[Dataset items]
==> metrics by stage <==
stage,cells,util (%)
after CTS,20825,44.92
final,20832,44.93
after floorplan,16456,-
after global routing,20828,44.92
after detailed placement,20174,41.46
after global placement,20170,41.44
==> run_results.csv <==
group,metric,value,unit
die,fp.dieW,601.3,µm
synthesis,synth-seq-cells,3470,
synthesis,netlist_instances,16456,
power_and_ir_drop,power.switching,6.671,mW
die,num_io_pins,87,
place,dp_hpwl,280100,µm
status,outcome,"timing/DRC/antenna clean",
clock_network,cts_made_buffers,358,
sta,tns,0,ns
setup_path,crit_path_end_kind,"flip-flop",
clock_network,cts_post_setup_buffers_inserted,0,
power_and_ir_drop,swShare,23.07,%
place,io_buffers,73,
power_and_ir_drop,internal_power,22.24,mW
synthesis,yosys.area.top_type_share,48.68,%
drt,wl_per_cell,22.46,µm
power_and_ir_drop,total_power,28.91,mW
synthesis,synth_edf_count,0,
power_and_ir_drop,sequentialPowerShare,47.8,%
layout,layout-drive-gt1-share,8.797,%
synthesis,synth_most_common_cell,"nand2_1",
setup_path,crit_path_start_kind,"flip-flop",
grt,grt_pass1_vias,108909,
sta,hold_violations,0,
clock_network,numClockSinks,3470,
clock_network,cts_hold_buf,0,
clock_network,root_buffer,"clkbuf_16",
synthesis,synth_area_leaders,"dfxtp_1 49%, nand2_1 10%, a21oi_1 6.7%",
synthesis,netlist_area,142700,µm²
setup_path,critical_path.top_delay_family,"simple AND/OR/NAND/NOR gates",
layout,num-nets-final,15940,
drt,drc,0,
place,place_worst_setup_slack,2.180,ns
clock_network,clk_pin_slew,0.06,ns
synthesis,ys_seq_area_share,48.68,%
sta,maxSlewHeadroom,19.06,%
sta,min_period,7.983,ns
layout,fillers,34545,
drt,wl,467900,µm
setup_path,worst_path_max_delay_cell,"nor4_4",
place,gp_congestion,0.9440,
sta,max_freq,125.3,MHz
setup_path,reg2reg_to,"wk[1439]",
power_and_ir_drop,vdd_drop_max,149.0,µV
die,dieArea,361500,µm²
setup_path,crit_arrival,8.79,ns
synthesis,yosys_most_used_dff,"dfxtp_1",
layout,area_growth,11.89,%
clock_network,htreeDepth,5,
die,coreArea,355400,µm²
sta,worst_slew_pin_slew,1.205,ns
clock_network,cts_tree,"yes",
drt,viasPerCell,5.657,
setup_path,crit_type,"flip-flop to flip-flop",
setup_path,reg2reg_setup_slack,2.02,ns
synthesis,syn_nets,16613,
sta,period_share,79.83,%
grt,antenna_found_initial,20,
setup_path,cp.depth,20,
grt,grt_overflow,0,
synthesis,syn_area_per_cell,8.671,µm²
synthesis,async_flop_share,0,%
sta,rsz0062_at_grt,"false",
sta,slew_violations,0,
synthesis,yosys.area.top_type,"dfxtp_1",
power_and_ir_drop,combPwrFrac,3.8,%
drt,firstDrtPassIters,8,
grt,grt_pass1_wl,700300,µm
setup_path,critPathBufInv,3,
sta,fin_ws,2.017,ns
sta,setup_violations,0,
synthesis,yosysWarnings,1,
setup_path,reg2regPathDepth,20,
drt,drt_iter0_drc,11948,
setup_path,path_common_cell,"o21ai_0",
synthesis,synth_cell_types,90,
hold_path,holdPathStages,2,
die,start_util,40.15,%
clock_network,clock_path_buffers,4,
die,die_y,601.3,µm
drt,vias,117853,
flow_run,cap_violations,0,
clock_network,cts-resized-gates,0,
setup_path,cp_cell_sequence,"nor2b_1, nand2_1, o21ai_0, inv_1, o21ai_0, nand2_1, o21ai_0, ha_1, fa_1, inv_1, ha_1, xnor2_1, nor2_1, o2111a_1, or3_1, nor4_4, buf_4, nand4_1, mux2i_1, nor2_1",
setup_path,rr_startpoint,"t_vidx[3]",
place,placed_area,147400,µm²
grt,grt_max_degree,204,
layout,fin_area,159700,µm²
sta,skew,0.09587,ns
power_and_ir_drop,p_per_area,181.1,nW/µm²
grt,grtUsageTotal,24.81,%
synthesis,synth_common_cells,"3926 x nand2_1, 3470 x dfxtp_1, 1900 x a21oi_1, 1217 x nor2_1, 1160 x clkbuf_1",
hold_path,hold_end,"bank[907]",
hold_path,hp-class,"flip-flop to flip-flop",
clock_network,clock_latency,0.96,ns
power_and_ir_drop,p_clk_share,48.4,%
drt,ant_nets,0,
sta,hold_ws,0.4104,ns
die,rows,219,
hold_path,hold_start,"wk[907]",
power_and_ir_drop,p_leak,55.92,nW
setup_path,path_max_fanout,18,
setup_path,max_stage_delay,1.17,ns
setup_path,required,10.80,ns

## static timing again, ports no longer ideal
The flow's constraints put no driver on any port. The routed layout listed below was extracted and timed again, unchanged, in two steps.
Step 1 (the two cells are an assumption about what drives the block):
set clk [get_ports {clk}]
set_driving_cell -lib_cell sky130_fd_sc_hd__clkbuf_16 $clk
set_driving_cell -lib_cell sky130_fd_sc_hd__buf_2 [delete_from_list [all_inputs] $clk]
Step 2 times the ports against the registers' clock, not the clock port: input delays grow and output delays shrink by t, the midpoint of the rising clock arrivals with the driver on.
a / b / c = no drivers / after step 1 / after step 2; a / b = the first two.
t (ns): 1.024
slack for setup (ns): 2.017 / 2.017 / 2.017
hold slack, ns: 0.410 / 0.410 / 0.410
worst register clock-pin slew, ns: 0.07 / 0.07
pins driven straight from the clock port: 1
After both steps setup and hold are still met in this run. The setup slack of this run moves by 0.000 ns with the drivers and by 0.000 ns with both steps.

Work item: Print the entries exactly.

Final answer:
==> metrics by stage <==
stage,cells,util (%)
after CTS,20825,44.92
final,20832,44.93
after floorplan,16456,-
after global routing,20828,44.92
after detailed placement,20174,41.46
after global placement,20170,41.44
==> run_results.csv <==
group,metric,value,unit
die,fp.dieW,601.3,µm
synthesis,synth-seq-cells,3470,
synthesis,netlist_instances,16456,
power_and_ir_drop,power.switching,6.671,mW
die,num_io_pins,87,
place,dp_hpwl,280100,µm
status,outcome,"timing/DRC/antenna clean",
clock_network,cts_made_buffers,358,
sta,tns,0,ns
setup_path,crit_path_end_kind,"flip-flop",
clock_network,cts_post_setup_buffers_inserted,0,
power_and_ir_drop,swShare,23.07,%
place,io_buffers,73,
power_and_ir_drop,internal_power,22.24,mW
synthesis,yosys.area.top_type_share,48.68,%
drt,wl_per_cell,22.46,µm
power_and_ir_drop,total_power,28.91,mW
synthesis,synth_edf_count,0,
power_and_ir_drop,sequentialPowerShare,47.8,%
layout,layout-drive-gt1-share,8.797,%
synthesis,synth_most_common_cell,"nand2_1",
setup_path,crit_path_start_kind,"flip-flop",
grt,grt_pass1_vias,108909,
sta,hold_violations,0,
clock_network,numClockSinks,3470,
clock_network,cts_hold_buf,0,
clock_network,root_buffer,"clkbuf_16",
synthesis,synth_area_leaders,"dfxtp_1 49%, nand2_1 10%, a21oi_1 6.7%",
synthesis,netlist_area,142700,µm²
setup_path,critical_path.top_delay_family,"simple AND/OR/NAND/NOR gates",
layout,num-nets-final,15940,
drt,drc,0,
place,place_worst_setup_slack,2.180,ns
clock_network,clk_pin_slew,0.06,ns
synthesis,ys_seq_area_share,48.68,%
sta,maxSlewHeadroom,19.06,%
sta,min_period,7.983,ns
layout,fillers,34545,
drt,wl,467900,µm
setup_path,worst_path_max_delay_cell,"nor4_4",
place,gp_congestion,0.9440,
sta,max_freq,125.3,MHz
setup_path,reg2reg_to,"wk[1439]",
power_and_ir_drop,vdd_drop_max,149.0,µV
die,dieArea,361500,µm²
setup_path,crit_arrival,8.79,ns
synthesis,yosys_most_used_dff,"dfxtp_1",
layout,area_growth,11.89,%
clock_network,htreeDepth,5,
die,coreArea,355400,µm²
sta,worst_slew_pin_slew,1.205,ns
clock_network,cts_tree,"yes",
drt,viasPerCell,5.657,
setup_path,crit_type,"flip-flop to flip-flop",
setup_path,reg2reg_setup_slack,2.02,ns
synthesis,syn_nets,16613,
sta,period_share,79.83,%
grt,antenna_found_initial,20,
setup_path,cp.depth,20,
grt,grt_overflow,0,
synthesis,syn_area_per_cell,8.671,µm²
synthesis,async_flop_share,0,%
sta,rsz0062_at_grt,"false",
sta,slew_violations,0,
synthesis,yosys.area.top_type,"dfxtp_1",
power_and_ir_drop,combPwrFrac,3.8,%
drt,firstDrtPassIters,8,
grt,grt_pass1_wl,700300,µm
setup_path,critPathBufInv,3,
sta,fin_ws,2.017,ns
sta,setup_violations,0,
synthesis,yosysWarnings,1,
setup_path,reg2regPathDepth,20,
drt,drt_iter0_drc,11948,
setup_path,path_common_cell,"o21ai_0",
synthesis,synth_cell_types,90,
hold_path,holdPathStages,2,
die,start_util,40.15,%
clock_network,clock_path_buffers,4,
die,die_y,601.3,µm
drt,vias,117853,
flow_run,cap_violations,0,
clock_network,cts-resized-gates,0,
setup_path,cp_cell_sequence,"nor2b_1, nand2_1, o21ai_0, inv_1, o21ai_0, nand2_1, o21ai_0, ha_1, fa_1, inv_1, ha_1, xnor2_1, nor2_1, o2111a_1, or3_1, nor4_4, buf_4, nand4_1, mux2i_1, nor2_1",
setup_path,rr_startpoint,"t_vidx[3]",
place,placed_area,147400,µm²
grt,grt_max_degree,204,
layout,fin_area,159700,µm²
sta,skew,0.09587,ns
power_and_ir_drop,p_per_area,181.1,nW/µm²
grt,grtUsageTotal,24.81,%
synthesis,synth_common_cells,"3926 x nand2_1, 3470 x dfxtp_1, 1900 x a21oi_1, 1217 x nor2_1, 1160 x clkbuf_1",
hold_path,hold_end,"bank[907]",
hold_path,hp-class,"flip-flop to flip-flop",
clock_network,clock_latency,0.96,ns
power_and_ir_drop,p_clk_share,48.4,%
drt,ant_nets,0,
sta,hold_ws,0.4104,ns
die,rows,219,
hold_path,hold_start,"wk[907]",
power_and_ir_drop,p_leak,55.92,nW
setup_path,path_max_fanout,18,
setup_path,max_stage_delay,1.17,ns
setup_path,required,10.80,ns

## static timing again, ports no longer ideal
The flow's constraints put no driver on any port. The routed layout listed below was extracted and timed again, unchanged, in two steps.
Step 1 (the two cells are an assumption about what drives the block):
set clk [get_ports {clk}]
set_driving_cell -lib_cell sky130_fd_sc_hd__clkbuf_16 $clk
set_driving_cell -lib_cell sky130_fd_sc_hd__buf_2 [delete_from_list [all_inputs] $clk]
Step 2 times the ports against the registers' clock, not the clock port: input delays grow and output delays shrink by t, the midpoint of the rising clock arrivals with the driver on.
a / b / c = no drivers / after step 1 / after step 2; a / b = the first two.
t (ns): 1.024
slack for setup (ns): 2.017 / 2.017 / 2.017
hold slack, ns: 0.410 / 0.410 / 0.410
worst register clock-pin slew, ns: 0.07 / 0.07
pins driven straight from the clock port: 1
After both steps setup and hold are still met in this run. The setup slack of this run moves by 0.000 ns with the drivers and by 0.000 ns with both steps.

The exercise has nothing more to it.